■ GIVEN RECORDS ■
/---
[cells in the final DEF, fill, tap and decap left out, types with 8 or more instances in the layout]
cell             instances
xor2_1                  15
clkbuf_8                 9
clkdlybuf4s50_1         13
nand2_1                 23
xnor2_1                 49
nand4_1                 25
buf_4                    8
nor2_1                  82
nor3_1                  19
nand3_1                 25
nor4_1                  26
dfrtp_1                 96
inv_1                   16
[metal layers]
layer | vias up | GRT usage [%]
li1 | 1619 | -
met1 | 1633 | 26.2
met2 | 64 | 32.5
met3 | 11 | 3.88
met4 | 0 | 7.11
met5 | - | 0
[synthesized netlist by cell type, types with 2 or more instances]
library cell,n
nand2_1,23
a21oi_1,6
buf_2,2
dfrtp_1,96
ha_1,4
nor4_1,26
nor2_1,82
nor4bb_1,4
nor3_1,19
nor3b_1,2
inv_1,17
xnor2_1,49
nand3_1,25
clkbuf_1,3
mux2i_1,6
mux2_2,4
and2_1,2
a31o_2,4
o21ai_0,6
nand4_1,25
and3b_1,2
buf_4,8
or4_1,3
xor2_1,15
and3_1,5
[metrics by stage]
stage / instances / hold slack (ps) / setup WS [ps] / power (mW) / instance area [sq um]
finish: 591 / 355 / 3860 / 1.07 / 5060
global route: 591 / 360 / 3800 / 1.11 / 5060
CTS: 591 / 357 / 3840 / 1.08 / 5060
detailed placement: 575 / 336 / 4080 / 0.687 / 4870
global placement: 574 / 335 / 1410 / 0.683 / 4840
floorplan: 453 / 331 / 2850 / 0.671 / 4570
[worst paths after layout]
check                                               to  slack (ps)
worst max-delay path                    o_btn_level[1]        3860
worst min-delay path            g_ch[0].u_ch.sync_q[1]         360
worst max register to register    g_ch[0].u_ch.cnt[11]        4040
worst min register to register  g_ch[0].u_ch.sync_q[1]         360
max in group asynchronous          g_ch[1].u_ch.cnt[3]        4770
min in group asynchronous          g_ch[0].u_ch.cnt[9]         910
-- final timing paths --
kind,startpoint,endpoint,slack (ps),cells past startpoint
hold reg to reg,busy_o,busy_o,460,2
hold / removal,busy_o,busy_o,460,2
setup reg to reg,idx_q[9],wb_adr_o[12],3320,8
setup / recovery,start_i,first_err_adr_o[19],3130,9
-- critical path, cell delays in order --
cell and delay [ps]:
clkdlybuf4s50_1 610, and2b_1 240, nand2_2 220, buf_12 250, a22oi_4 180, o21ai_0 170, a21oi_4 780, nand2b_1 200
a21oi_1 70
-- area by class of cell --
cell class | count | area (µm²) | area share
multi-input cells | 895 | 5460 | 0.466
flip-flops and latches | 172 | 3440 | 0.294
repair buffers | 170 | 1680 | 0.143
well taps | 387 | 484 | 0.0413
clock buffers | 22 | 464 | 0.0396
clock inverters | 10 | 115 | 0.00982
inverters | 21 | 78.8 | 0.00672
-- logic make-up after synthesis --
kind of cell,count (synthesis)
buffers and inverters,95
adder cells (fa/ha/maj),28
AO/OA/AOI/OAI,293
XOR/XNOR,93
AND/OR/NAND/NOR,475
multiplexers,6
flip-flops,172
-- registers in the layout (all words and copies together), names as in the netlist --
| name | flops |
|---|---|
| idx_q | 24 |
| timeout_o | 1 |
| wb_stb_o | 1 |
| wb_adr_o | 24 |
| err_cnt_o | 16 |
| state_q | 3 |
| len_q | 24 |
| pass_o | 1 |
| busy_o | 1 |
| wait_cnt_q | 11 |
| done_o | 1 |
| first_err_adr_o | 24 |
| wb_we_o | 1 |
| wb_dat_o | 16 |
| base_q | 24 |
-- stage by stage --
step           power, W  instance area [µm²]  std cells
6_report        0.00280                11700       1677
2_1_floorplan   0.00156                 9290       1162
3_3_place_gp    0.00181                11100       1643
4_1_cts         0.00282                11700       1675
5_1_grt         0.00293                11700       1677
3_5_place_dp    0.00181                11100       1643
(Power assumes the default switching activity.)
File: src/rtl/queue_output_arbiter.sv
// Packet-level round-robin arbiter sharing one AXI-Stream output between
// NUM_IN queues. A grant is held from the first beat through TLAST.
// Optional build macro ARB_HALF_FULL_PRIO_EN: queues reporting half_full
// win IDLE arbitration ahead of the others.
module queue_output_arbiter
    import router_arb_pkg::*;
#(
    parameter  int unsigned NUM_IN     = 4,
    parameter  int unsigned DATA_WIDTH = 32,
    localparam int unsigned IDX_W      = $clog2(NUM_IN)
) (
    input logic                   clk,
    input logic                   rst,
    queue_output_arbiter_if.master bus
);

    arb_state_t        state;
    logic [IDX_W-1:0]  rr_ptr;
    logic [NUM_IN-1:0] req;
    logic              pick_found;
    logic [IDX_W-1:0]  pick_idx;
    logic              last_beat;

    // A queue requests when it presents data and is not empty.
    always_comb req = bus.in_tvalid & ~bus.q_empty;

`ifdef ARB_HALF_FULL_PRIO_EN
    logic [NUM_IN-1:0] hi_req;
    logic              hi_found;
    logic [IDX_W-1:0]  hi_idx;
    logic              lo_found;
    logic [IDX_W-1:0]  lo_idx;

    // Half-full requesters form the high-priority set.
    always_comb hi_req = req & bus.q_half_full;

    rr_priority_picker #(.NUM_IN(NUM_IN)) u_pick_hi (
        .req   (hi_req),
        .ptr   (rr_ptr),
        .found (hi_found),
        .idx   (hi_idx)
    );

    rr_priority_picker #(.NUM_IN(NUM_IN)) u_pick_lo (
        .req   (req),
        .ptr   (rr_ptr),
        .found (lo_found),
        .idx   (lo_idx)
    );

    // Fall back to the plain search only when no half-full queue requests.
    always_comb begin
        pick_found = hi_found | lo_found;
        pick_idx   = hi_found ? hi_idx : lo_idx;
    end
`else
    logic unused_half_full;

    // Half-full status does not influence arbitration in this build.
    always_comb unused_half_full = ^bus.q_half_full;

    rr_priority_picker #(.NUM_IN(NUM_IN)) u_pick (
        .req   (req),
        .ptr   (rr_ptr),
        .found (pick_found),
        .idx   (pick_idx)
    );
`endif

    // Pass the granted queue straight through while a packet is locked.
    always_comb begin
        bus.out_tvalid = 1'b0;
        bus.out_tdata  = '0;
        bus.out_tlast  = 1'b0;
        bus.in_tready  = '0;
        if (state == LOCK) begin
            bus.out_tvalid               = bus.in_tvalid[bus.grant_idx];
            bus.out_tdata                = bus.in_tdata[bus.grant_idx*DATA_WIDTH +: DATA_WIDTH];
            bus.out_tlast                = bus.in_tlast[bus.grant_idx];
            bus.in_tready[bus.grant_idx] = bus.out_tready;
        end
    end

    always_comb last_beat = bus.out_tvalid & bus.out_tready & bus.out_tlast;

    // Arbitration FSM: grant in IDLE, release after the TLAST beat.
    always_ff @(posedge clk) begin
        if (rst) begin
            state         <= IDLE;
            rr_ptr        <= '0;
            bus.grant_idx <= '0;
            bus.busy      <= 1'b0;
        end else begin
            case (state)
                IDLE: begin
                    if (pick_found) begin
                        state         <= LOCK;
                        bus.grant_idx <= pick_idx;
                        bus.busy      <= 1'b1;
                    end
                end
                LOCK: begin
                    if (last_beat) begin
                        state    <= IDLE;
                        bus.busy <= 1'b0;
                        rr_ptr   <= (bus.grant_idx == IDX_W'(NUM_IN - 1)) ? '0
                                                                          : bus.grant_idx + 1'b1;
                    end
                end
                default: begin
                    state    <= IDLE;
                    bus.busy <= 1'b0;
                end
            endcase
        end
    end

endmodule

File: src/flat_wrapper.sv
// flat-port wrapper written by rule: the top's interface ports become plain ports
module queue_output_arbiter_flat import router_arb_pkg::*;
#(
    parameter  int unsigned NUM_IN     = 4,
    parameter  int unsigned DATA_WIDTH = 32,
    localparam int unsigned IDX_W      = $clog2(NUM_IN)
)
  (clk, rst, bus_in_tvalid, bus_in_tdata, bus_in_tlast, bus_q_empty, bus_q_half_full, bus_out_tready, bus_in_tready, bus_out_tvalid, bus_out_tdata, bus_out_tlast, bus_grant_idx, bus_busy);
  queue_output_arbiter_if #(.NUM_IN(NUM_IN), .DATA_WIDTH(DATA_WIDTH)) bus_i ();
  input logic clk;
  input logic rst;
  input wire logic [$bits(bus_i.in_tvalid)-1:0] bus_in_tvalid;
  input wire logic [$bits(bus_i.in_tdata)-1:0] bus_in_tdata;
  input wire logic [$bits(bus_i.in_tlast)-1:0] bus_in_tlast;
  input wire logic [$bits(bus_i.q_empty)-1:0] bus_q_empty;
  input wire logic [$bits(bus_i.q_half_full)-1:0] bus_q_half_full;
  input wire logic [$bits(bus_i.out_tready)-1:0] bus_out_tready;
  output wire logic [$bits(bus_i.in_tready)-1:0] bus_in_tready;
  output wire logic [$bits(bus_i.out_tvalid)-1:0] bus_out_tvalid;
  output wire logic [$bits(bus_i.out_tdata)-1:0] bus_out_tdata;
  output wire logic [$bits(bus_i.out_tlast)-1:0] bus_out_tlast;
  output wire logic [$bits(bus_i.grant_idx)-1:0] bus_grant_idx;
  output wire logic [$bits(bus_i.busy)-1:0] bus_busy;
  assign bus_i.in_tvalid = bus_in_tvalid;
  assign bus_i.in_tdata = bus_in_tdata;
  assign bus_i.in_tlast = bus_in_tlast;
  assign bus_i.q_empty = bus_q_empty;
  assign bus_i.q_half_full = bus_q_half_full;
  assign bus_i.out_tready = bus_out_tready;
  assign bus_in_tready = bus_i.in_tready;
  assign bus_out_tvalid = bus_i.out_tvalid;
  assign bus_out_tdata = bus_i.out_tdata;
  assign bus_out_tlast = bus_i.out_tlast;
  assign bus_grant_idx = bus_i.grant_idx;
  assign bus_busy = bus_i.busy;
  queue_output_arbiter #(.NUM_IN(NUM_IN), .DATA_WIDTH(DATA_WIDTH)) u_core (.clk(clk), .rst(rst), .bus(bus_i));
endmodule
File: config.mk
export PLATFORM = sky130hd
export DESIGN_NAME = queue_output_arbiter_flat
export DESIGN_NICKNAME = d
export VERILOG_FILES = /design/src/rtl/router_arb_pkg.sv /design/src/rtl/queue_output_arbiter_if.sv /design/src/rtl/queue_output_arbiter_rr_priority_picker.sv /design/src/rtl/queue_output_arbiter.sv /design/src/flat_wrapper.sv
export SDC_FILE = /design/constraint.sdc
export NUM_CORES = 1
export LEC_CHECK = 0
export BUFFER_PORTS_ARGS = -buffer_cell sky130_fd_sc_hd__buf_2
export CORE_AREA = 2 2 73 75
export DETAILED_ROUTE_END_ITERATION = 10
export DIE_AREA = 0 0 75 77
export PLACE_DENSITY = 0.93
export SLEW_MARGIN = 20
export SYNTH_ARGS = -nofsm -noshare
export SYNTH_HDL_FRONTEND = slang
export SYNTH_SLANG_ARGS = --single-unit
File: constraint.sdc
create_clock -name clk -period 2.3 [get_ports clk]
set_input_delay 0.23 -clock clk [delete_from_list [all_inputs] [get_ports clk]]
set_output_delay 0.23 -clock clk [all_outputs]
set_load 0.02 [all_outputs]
\---
■ WHAT YOU NEED TO DO ■
Where does the string "placement" appear in the records? Copy every line that holds it.

■ EXPECTED ANSWER ■
detailed placement: 575 / 336 / 4080 / 0.687 / 4870
global placement: 574 / 335 / 1410 / 0.683 / 4840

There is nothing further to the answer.